┌─ Data to process

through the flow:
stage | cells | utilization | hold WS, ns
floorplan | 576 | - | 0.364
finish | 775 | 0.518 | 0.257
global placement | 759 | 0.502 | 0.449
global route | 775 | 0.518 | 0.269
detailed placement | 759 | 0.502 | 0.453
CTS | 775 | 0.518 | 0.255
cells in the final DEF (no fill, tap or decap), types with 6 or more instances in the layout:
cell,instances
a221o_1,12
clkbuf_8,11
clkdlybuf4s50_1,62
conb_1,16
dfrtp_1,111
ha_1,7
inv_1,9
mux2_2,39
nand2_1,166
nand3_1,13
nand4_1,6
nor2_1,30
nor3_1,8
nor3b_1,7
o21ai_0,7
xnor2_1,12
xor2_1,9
## src/rtl/mem_port_arbiter.sv

```systemverilog
// Arbiter sharing one single-port memory between the IF fetch port and the MEM-stage load/store port.
// Build option ARB_FAIR_EN: alternate grants under contention instead of DM-first priority.
module mem_port_arbiter #(
  parameter int ADDR_W  = 16,
  parameter int DATA_W  = 32,
  parameter int TIMEOUT = 15
) (
  input  logic              clk,
  input  logic              reset,
  input  logic              if_req,
  input  logic [ADDR_W-1:0] if_addr,
  output logic [DATA_W-1:0] if_rdata,
  output logic              if_valid,
  input  logic              dm_req,
  input  logic              dm_we,
  input  logic [ADDR_W-1:0] dm_addr,
  input  logic [DATA_W-1:0] dm_wdata,
  output logic [DATA_W-1:0] dm_rdata,
  output logic              dm_done,
  output logic              err,
  output logic              stall_if,
  output logic              stall_dm,
  output logic              mem_en,
  output logic              mem_we,
  output logic [ADDR_W-1:0] mem_addr,
  output logic [DATA_W-1:0] mem_wdata,
  input  logic [DATA_W-1:0] mem_rdata,
  input  logic              mem_ack
);

  // Handshake: a requester raises req and holds it (with stable addr/data) until its
  // valid/done pulse, dropping it in that pulse cycle; mem_ack is a one-cycle completion
  // strobe honoured only while a grant is active (mem_en=1).
  typedef enum logic [1:0] {IDLE, GNT_IF, GNT_DM} state_t;

  localparam int CNT_W = (TIMEOUT < 2) ? 1 : $clog2(TIMEOUT);

  state_t           state;
  logic [CNT_W-1:0] cnt;
  logic             if_elig;
  logic             dm_elig;
  logic             pick_if;
  logic             pick_dm;
  logic             timeout_hit;
  logic             finish;

  // A port whose completion pulse is out this cycle cannot be re-granted immediately.
  assign if_elig = if_req & ~if_valid;
  assign dm_elig = dm_req & ~dm_done;

`ifdef ARB_FAIR_EN
  logic last_dm;
  assign pick_if = if_elig & (~dm_elig | last_dm);
`else
  assign pick_if = if_elig & ~dm_elig;
`endif
  assign pick_dm = dm_elig & ~pick_if;

  // cnt holds the number of grant cycles already spent without an ack.
  assign timeout_hit = (cnt == CNT_W'(TIMEOUT - 1));
  assign finish      = mem_ack | timeout_hit;

  assign stall_if = if_req & ~if_valid;
  assign stall_dm = dm_req & ~dm_done;

  always_ff @(posedge clk) begin
    if (reset) begin
      state     <= IDLE;
      cnt       <= '0;
      if_rdata  <= '0;
      if_valid  <= 1'b0;
      dm_rdata  <= '0;
      dm_done   <= 1'b0;
      err       <= 1'b0;
      mem_en    <= 1'b0;
      mem_we    <= 1'b0;
      mem_addr  <= '0;
      mem_wdata <= '0;
`ifdef ARB_FAIR_EN
      last_dm   <= 1'b0;
`endif
    end else begin
      if_valid <= 1'b0;
      dm_done  <= 1'b0;
      err      <= 1'b0;
      case (state)
        IDLE: begin
          cnt <= '0;
          if (pick_dm) begin
            state     <= GNT_DM;
            mem_en    <= 1'b1;
            mem_we    <= dm_we;
            mem_addr  <= dm_addr;
            mem_wdata <= dm_wdata;
`ifdef ARB_FAIR_EN
            last_dm   <= 1'b1;
`endif
          end else if (pick_if) begin
            state     <= GNT_IF;
            mem_en    <= 1'b1;
            mem_we    <= 1'b0;
            mem_addr  <= if_addr;
            mem_wdata <= '0;
`ifdef ARB_FAIR_EN
            last_dm   <= 1'b0;
`endif
          end
        end
        GNT_IF, GNT_DM: begin
          if (finish) begin
            state  <= IDLE;
            mem_en <= 1'b0;
            mem_we <= 1'b0;
            cnt    <= '0;
            err    <= ~mem_ack;
            if (state == GNT_IF) begin
              if_valid <= 1'b1;
              if_rdata <= mem_ack ? mem_rdata : '0;
            end else begin
              dm_done  <= 1'b1;
              dm_rdata <= (mem_ack & ~mem_we) ? mem_rdata : '0;
            end
          end else begin
            cnt <= cnt + 1'b1;
          end
        end
        default: begin
          state  <= IDLE;
          mem_en <= 1'b0;
        end
      endcase
    end
  end

endmodule

```

## config.mk

```make
export PLATFORM = sky130hd
export DESIGN_NAME = mem_port_arbiter
export DESIGN_NICKNAME = d
export VERILOG_FILES = /design/src/rtl/mem_port_arbiter.sv
export SDC_FILE = /design/constraint.sdc
export NUM_CORES = 1
export LEC_CHECK = 0
export CORE_MARGIN = 2
export CORE_UTILIZATION = 44
export DETAILED_ROUTE_END_ITERATION = 12
export GPL_ROUTABILITY_DRIVEN = 0
export GPL_TIMING_DRIVEN = 0
export PLACE_DENSITY = 0.92
export SLEW_MARGIN = 20
export SYNTH_ARGS = -nofsm -noshare
export SYNTH_HDL_FRONTEND = slang
export SYNTH_SLANG_ARGS = --single-unit
```

## constraint.sdc

```tcl
create_clock -name clk -period 2.4 [get_ports clk]
set_input_delay 0.6 -clock clk [delete_from_list [all_inputs] [get_ports clk]]
set_output_delay 0.6 -clock clk [all_outputs]
set_load 0.005 [all_outputs]
```

# Word level (Yosys, flattened, before mapping)
# Cells that the tools add are included.
# Widths: inputs -> output; s select.
# classes
add_sub_neg	1
eq_ne	5
n_mux	21
bitwise_logic	15
reduce_logical	10
# op_table
op	n
$mux 32	4
$mux 16	2
$not 1->1	9
$reduce_and 3->1	3
$pmux 4 s2	1
$mux 1	7
$mux 2	3
$and 1x1->1	5
$add 4x1->4 const B	1
$eq 4x4->1 const B	1
$mux 4	1
$pmux 1 s2	2
$pmux 2 s2	1
$reduce_and 2->1	2
$reduce_bool 2->1	2
$ne 3x3->1 const B	1
$reduce_or 3->1	1
$eq 2x1->1 const B	1
$eq 2x2->1 const B	1
$logic_not 2->1	1
$ne 2x2->1 const B	1
$reduce_or 2->1	1
$or 1x1->1	1
# word_totals
register_bits	123
in_bits	102

# Longest topological paths before layout
# depth
word_depth	8
ltp_mapped	8

# Worst setup path before layout
# OpenSTA, ideal clock, no wires.
# synth_timing
path_type	input -> output
start	input port dm_req
end	output port stall_dm
arrival_time_ps	1137
t_required_ps	1800
setup_slack_ps	663
stages	5
path_cell_list	nand2b_1 -> buf_6 -> inv_2 -> buf_6 -> buf_2
# synth_between
elab_chain_cells	1
# synth_rtl
item	line_no	text
from (decl)	14	input logic dm_req,
$and 1x1->1	64	assign stall_dm = dm_req & ~dm_done;
to (decl)	22	output logic stall_dm,
# No other way between the ends.

# Worst setup path in the final report
# Same ends and word-level chain as after synthesis.

==> results.ini <==
[worst_setup_path]
r2r_end=if_rdata[19]
crit_type=in2out
worst-path-buf-inv=5
arrival_ns=1.72
r2r_slack_ns=0.45
start_kind=input pin
r2r_start=state[0]
path_max_fanout=10
path_cells=clkdlybuf4s50_1, nand2b_1, buf_6, inv_2, buf_12, clkdlybuf4s15_1
required_ns=1.80
cpMaxStageDelayCell=clkdlybuf4s50_1
worst_path_dominant_cell_family=buffers and inverters
timing.reg2reg.worst_path_depth=6
setup.worst_path.end_class=output port
slowest_delay_ns=0.49

[synthesis]
synth_area_leaders=dfxtp_1, a22o_1, a22oi_1
synth_flop_cell=dfxtp_1
netlist_area_sq_um=4640
ys_seq_area_share_pct=53.0
synth-seq-cells=123
synth_cells=477
synthDistinctLibCells=38
syn_avg_cell_area_sq_um=9.73
syn_nets=584
synth_edf_count=0
yosys_warnings=0
synth_area_leader_cell=dfxtp_1
synthArstFlopShare_pct=0
synth_top_cell_area_share_pct=53.0

[global_route]
grt_pass1_vias=4579
gr-total-overflow=0
grt_max_degree=20
grt_pass1_wl_microns=22700
antenna_found_initial=0
grt_use_total_pct=25.2

[die]
die_width_microns=107
die_y_microns=107
pin_count=221
die_area_sq_um=11400
row_count=37
start_util_pct=45.2
core-area_sq_um=10300

[power]
p_leak_nw=2.88
max-vdd-ir-drop_mv=0.402
power_mw=5.64
pwr_density_cell_nw_per_um2=740

[route]
viasPerCell=5.30
avgRoutedWirePerCell_microns=16.8
routed_wl_microns=14600
first_pass_iters=5
via_count=4608
antenna_left=0
drc=0
drtIter0Drc=290

[hold_path]
holdPathEnd=dm_rdata[7]
hold_depth=2
hp-class=reg2reg
min_from=dm_rdata[7]

[sta]
tightest_slew_ns=0.481
holdWs_ns=0.477
max_freq_mhz=430
slew_headroom_pct=67.9
grt_setup_unrepaired=false
period_share_pct=96.8
finalSetupViolations=0
fin_skew_ns=0.0103
final-hold-violation-count=0
slew_viol_final=0
worst_slack_ns=0.0770
fin_crit_ns=2.32
fin_tns_setup_ns=0

[clocking]
clock_sinks=123
cts-root-buf=clkbuf_8
h-tree-depth=4
clk_pin_slew_ns=0.06
numCtsBuffers=17
clock_latency_ns=0.51
cts_tree=done
clk_path_buf_depth=2

[cells_and_area]
final_nets=827
mostFrequentLayoutCell=clkdlybuf4s50_1
syn_to_final_growth_pct=64.1
final_cell_mix=clkdlybuf4s50_1, dfxtp_1, nor2_1, nand2_1, nand2b_1
antenna_cells=0
final_core_util_pct=74.1
finalInstanceArea_sq_um=7620
final_cells=869
drive_above_1_share_pct=10.8

[place]
placed_cells=833
port_buffers=220
post_dp_cell_area_sq_um=7020
place_ws_ns=-0.497
hpwl_microns=11000

[job]
cap_violations=0

[run_status]
status=completed

## worst register-to-register path, delay by kind of cell, from the launching register on
family / cells / cell delay, ns
fa+ha+maj: 1 / 0.37
compound gates: 1 / 0.21
buf+inv: 2 / 0.47
flops: 1 / 0.39
simple gates: 2 / 0.45
## worst max-delay path by stage
stage | from | slack [ns] | endpoint | cells past startpoint
after CTS | if_req | 0.01 | stall_if | 3
after global placement | dm_req | -0.48 | stall_dm | 7
after floorplan | dm_req | 0.66 | stall_dm | 5
after detailed placement | dm_req | -0.50 | stall_dm | 7
final | dm_req | 0.08 | stall_dm | 6
after global routing | dm_req | 0.03 | stall_dm | 6
## layout make-up
class                           count  area [sq um]
Fill cell                         744          2660
Sequential cell                   123          2460
Timing Repair Buffer              225          2240
Multi-Input combinational cell    309          1930
Clock buffer                       17           414
Buffer                             39           240
Tap cell                          136           170
Clock inverter                     15           145
Inverter                            5          18.8
## power breakdown
group	switching, mW	total (mW)	leakage [nW]	internal [mW]
registers	0.0769	2.25	1.00	2.17
clock network	0.962	2.35	0.271	1.39
logic	0.463	1.04	1.61	0.575
total	1.50	5.64	2.88	4.14
## repair_timing
action	4_1_cts	5_1_grt
endpoints found under the setup margin	2	2
buffers inserted	1	4
hold buffers	0	0
resized for setup	4	1
## synth_stat cells (4+ instances only)
master / count
dfxtp_1: 123
nor2_1: 55
nand2_1: 37
nand2b_1: 35
a22oi_1: 34
nand3_1: 34
a22o_1: 32
o21ai_0: 26
clkbuf_1: 14
a311oi_2: 12
buf_2: 12
a21oi_1: 7
buf_4: 7
o21ai_1: 7
buf_6: 6
ha_1: 5
a311oi_1: 4
inv_1: 4
## registers in the layout (all words and copies together) (netlist names), 2 cells and up
| signal | flops |
|---|---|
| dm_rdata | 32 |
| cnt | 4 |
| mem_wdata | 32 |
| mem_addr | 16 |
| if_rdata | 32 |
| state | 2 |
## cells by family (layout without fill, tap and decap cells)
kind of cell / count (synthesis) / in the layout / synth area share, %
fa+ha+maj: 5 / 5 / 1.35
flops: 123 / 123 / 53.0
simple gates: 175 / 175 / 18.0
buf+inv: 45 / 301 / 5.50
compound gates: 129 / 129 / 22.1
## metal layers
layer / vias to the layer above / part of all wire (%) / GRT usage [%]
li1: 2188 / - / -
met4: 0 / 2.3 / 10.7
met5: - / 0 / 0
met3: 24 / 7.7 / 7.23
met2: 214 / 52 / 45.1
met1: 2182 / 38 / 27.7
Note: power is estimated with default switching activity, not from simulation.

└─

All lines in the data above from the one with "routed_wl_microns=14600" through the one with "family / cells / cell delay, ns" must be repeated exactly, and no others.

routed_wl_microns=14600
first_pass_iters=5
via_count=4608
antenna_left=0
drc=0
drtIter0Drc=290

[hold_path]
holdPathEnd=dm_rdata[7]
hold_depth=2
hp-class=reg2reg
min_from=dm_rdata[7]

[sta]
tightest_slew_ns=0.481
holdWs_ns=0.477
max_freq_mhz=430
slew_headroom_pct=67.9
grt_setup_unrepaired=false
period_share_pct=96.8
finalSetupViolations=0
fin_skew_ns=0.0103
final-hold-violation-count=0
slew_viol_final=0
worst_slack_ns=0.0770
fin_crit_ns=2.32
fin_tns_setup_ns=0

[clocking]
clock_sinks=123
cts-root-buf=clkbuf_8
h-tree-depth=4
clk_pin_slew_ns=0.06
numCtsBuffers=17
clock_latency_ns=0.51
cts_tree=done
clk_path_buf_depth=2

[cells_and_area]
final_nets=827
mostFrequentLayoutCell=clkdlybuf4s50_1
syn_to_final_growth_pct=64.1
final_cell_mix=clkdlybuf4s50_1, dfxtp_1, nor2_1, nand2_1, nand2b_1
antenna_cells=0
final_core_util_pct=74.1
finalInstanceArea_sq_um=7620
final_cells=869
drive_above_1_share_pct=10.8

[place]
placed_cells=833
port_buffers=220
post_dp_cell_area_sq_um=7020
place_ws_ns=-0.497
hpwl_microns=11000

[job]
cap_violations=0

[run_status]
status=completed

## worst register-to-register path, delay by kind of cell, from the launching register on
family / cells / cell delay, ns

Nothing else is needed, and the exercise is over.